The residency application appeared to have been hand-delivered, as it had not been routed through the Palmerston North branch which was usually the case. The application was made under the PAC "residual quota", which had expired on March 31 of that year and was full.

The form had been filled out by Thompson, and according to Flesher, she had even signed the cheque covering the $650 application fee.

Flesher says she told the branch manager, Nancy Sandoy, that the application was outside the timeframe. Sandoy said the application should be processed, but said she would make a call, Flesher says. According to Flesher, about a week later Mai Malaulau, the Pacific division director based in Wellington, appeared in the office, brought the file to her desk and said: "Put it in the system, there are slots available in the grid."

Flesher did, but when she was later asked to sign off on the application, she refused, and gave a copy of the file to an office auditor. The matter was then forwarded to Labour Department chiefs and an inquiry ordered.

The family had their residency permits issued in March 2006. They had earlier been granted residency in principle, but had forgotten to sign some forms. When the signed forms arrived back in Manukau, they were accompanied by a handwritten note by Thompson.

Justice secretary David Oughton launched an investigation, interviewing Thompson, Malaulau, Sandoy, Flesher and two other staff members.

A heavily censored copy of Oughton's report, with all the names blanked out, was released to media after One News broke the story last month.

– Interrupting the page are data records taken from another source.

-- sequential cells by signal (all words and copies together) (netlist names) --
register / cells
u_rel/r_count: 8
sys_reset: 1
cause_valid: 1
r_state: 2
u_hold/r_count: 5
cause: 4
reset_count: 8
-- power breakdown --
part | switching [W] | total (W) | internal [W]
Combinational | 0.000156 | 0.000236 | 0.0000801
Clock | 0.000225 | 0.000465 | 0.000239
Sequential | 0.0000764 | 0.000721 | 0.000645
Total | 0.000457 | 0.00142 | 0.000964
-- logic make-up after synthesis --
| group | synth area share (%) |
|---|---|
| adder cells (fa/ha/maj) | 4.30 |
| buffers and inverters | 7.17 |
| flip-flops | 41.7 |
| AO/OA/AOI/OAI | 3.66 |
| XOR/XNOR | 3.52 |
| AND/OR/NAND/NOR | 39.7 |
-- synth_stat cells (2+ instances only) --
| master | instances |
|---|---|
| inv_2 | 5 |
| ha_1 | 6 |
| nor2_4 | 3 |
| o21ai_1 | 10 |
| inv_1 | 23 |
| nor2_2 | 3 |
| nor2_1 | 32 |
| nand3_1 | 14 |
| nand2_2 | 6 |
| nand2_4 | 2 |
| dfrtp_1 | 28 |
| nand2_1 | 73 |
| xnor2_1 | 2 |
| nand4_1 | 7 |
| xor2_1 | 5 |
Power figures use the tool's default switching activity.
File: config.mk
export PLATFORM = sky130hd
export DESIGN_NAME = rs_issue_picker
export DESIGN_NICKNAME = d
export VERILOG_FILES = /design/src/rtl/rs_issue_picker_pkg.sv /design/src/rtl/rs_issue_picker_age.sv /design/src/rtl/rs_issue_picker.sv
export SDC_FILE = /design/constraint.sdc
export NUM_CORES = 1
export LEC_CHECK = 0
export ABC_AREA = 1
export CORE_MARGIN = 2
export CORE_UTILIZATION = 43
export CTS_BUF_LIST = sky130_fd_sc_hd__clkbuf_8
export CTS_CLUSTER_DIAMETER = 120
export DETAILED_ROUTE_END_ITERATION = 8
export PLACE_DENSITY = 0.94
export SLEW_MARGIN = 20
export SYNTH_ARGS = -nofsm -noshare
export SYNTH_HDL_FRONTEND = slang
export SYNTH_SLANG_ARGS = --single-unit
export TNS_END_PERCENT = 1
File: constraint.sdc
create_clock -name clk_in -period 2.4 [get_ports clk_in]
set_input_delay 0.72 -clock clk_in [delete_from_list [all_inputs] [get_ports clk_in]]
set_output_delay 0.72 -clock clk_in [all_outputs]
set_load 0.1 [all_outputs]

An official, who the Sunday Star-Times understands is Sandoy, admits that she directed the application be processed, but did not have the valid authority to do so. She told Oughton she "was not aware of the significance of the closing date for applications... and did not appreciate the effect of not processing applications in date order of receipt where numerical quotas apply."

Flesher says Sandoy lost her immigration warrant for a couple of months but kept her job. Malaulau denied to Oughton that she instructed the application be processed, and Oughton has taken her at her word.

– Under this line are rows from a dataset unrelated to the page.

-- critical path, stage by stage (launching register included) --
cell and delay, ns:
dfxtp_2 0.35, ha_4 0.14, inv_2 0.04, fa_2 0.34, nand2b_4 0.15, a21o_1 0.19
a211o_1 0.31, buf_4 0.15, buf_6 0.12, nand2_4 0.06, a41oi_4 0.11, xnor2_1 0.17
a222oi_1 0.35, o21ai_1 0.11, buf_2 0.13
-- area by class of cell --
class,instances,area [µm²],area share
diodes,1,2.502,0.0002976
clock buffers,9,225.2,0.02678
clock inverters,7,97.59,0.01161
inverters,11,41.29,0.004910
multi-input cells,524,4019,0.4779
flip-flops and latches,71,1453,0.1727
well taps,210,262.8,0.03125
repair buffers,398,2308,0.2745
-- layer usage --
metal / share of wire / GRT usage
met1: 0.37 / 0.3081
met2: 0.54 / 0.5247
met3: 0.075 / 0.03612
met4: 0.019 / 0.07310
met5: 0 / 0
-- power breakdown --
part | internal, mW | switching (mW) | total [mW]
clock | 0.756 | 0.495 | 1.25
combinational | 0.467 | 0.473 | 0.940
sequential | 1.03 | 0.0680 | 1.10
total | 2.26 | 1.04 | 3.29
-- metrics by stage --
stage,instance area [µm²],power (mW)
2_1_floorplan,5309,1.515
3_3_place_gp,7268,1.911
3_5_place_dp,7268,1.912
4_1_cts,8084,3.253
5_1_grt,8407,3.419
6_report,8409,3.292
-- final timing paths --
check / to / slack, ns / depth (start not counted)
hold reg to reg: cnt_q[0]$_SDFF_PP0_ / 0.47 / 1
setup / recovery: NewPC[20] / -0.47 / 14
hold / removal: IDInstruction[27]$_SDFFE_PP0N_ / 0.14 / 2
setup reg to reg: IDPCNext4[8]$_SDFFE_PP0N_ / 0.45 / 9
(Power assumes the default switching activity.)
$ cat config.mk
export PLATFORM = sky130hd
export DESIGN_NAME = pool_sched_flat
export DESIGN_NICKNAME = d
export VERILOG_FILES = /design/src/rtl/pool_pkg.sv /design/src/rtl/pool_sched_if.sv /design/src/rtl/pool_addr_gen.sv /design/src/rtl/pool_sched.sv /design/src/flat_wrapper.sv
export SDC_FILE = /design/constraint.sdc
export NUM_CORES = 1
export LEC_CHECK = 0
export CORE_MARGIN = 2
export CORE_UTILIZATION = 58
export DETAILED_ROUTE_END_ITERATION = 8
export GPL_ROUTABILITY_DRIVEN = 1
export PLACE_DENSITY = 0.83
export SYNTH_ARGS = -nofsm -noshare
export SYNTH_HDL_FRONTEND = slang
export SYNTH_SLANG_ARGS = --single-unit
export TNS_END_PERCENT = 100
$ cat constraint.sdc
create_clock -name clk -period 6.4 [get_ports clk]
set_input_delay 1.28 -clock clk [delete_from_list [all_inputs] [get_ports clk]]
set_output_delay 1.28 -clock clk [all_outputs]
set_load 0.05 [all_outputs]
`config.mk`:
```
export PLATFORM = sky130hd
export DESIGN_NAME = spell_ram_arbiter
export DESIGN_NICKNAME = d
export VERILOG_FILES = /design/src/rtl/spell_ram_arbiter.sv
export SDC_FILE = /design/constraint.sdc
export NUM_CORES = 1
export LEC_CHECK = 0
export ABC_AREA = 1
export BUFFER_PORTS_ARGS = -buffer_cell sky130_fd_sc_hd__clkbuf_2
export CAP_MARGIN = 20
export CORE_AREA = 2 2 113 115
export DETAILED_ROUTE_END_ITERATION = 10
export DIE_AREA = 0 0 115 117
export PLACE_DENSITY_LB_ADDON = 0.12
export SETUP_SLACK_MARGIN = 0.1
export SLEW_MARGIN = 10
export SYNTH_ARGS = -nofsm -noshare
export SYNTH_HDL_FRONTEND = slang
export SYNTH_SLANG_ARGS = --single-unit
```
`constraint.sdc`:
```
create_clock -name clock -period 1.3 [get_ports clock]
set_input_delay 0.26 -clock clock [delete_from_list [all_inputs] [get_ports clock]]
set_output_delay 0.26 -clock clock [all_outputs]
set_load 0.02 [all_outputs]
```
==> config.mk <==
export PLATFORM = sky130hd
export DESIGN_NAME = dm_port_arbiter
export DESIGN_NICKNAME = d
export VERILOG_FILES = /design/src/rtl/dm_port_arbiter.sv
export SDC_FILE = /design/constraint.sdc
export NUM_CORES = 1
export LEC_CHECK = 0
export CORE_MARGIN = 4
export CORE_UTILIZATION = 40
export CTS_BUF_LIST = sky130_fd_sc_hd__clkbuf_4
export CTS_CLUSTER_DIAMETER = 80
export DETAILED_ROUTE_END_ITERATION = 10
export PLACE_DENSITY = 0.77
export SYNTH_ARGS = -nofsm -noshare
export SYNTH_HDL_FRONTEND = slang
export SYNTH_SLANG_ARGS = --single-unit
==> constraint.sdc <==
create_clock -name clk -period 1.9 [get_ports clk]
set_input_delay 0.38 -clock clk [delete_from_list [all_inputs] [get_ports clk]]
set_output_delay 0.38 -clock clk [all_outputs]
set_load 0.01 [all_outputs]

Thompson admitted to Oughton that her signature on the forms "could be construed as having influenced staff at the Manukau branch to treat the application other than strictly on its merits".

However, Oughton clears her in his report, stating "I am satisfied the deputy secretary, after assisting the applicant to complete the form... did not in any way become involved or attempt to influence the treatment of the application".

The matter would probably have never come to light, if not for One News, which was tipped off and fought for documents, including Thompson's emails, under the Official Information Act.

Flesher believes there was a deliberate attempt to hush the case up, and she was not allowed a copy of Oughton's report.

Thompson and her colleagues are now under investigation again, this time by the States Services Commission, but her connections have already caused a snag State Services Commissioner Mark Prebble is an old colleague from the prime minister's office. National's Lockwood Smith wants him to stand aside Prebble says he will delegate the inquiry to staff but report it to ministers himself.

In the meantime, Thompson's charmed life continues.

"I can't believe she's kept her job," Flesher says. "If it had been a staff member like myself, I would have been down the road."

The story so far

October 2004: Mary Anne Thompson appointed boss of Immigration Service. December 2004: Thompson emails officials in Fiji, asking for "assistance" in getting family in Kiribati to New Zealand. April 2005: Thompson emails officials again, asking for help with other family members.

November 2005: One family, having never left despite entering on visitor's visa, apply for residency. Thompson fills out the form and pays the fee.

March 2006: Family granted New Zealand residency ahead of other applicants, despite their application arriving too late.

July 2007: Justice secretary David Oughton provides report to Thompson's boss, titled Review of Apparently Unlawful Immigration Decision, clearing her of attempting to influence the decision.

April, 2008: One News breaks details of the case, new inquiry ordered.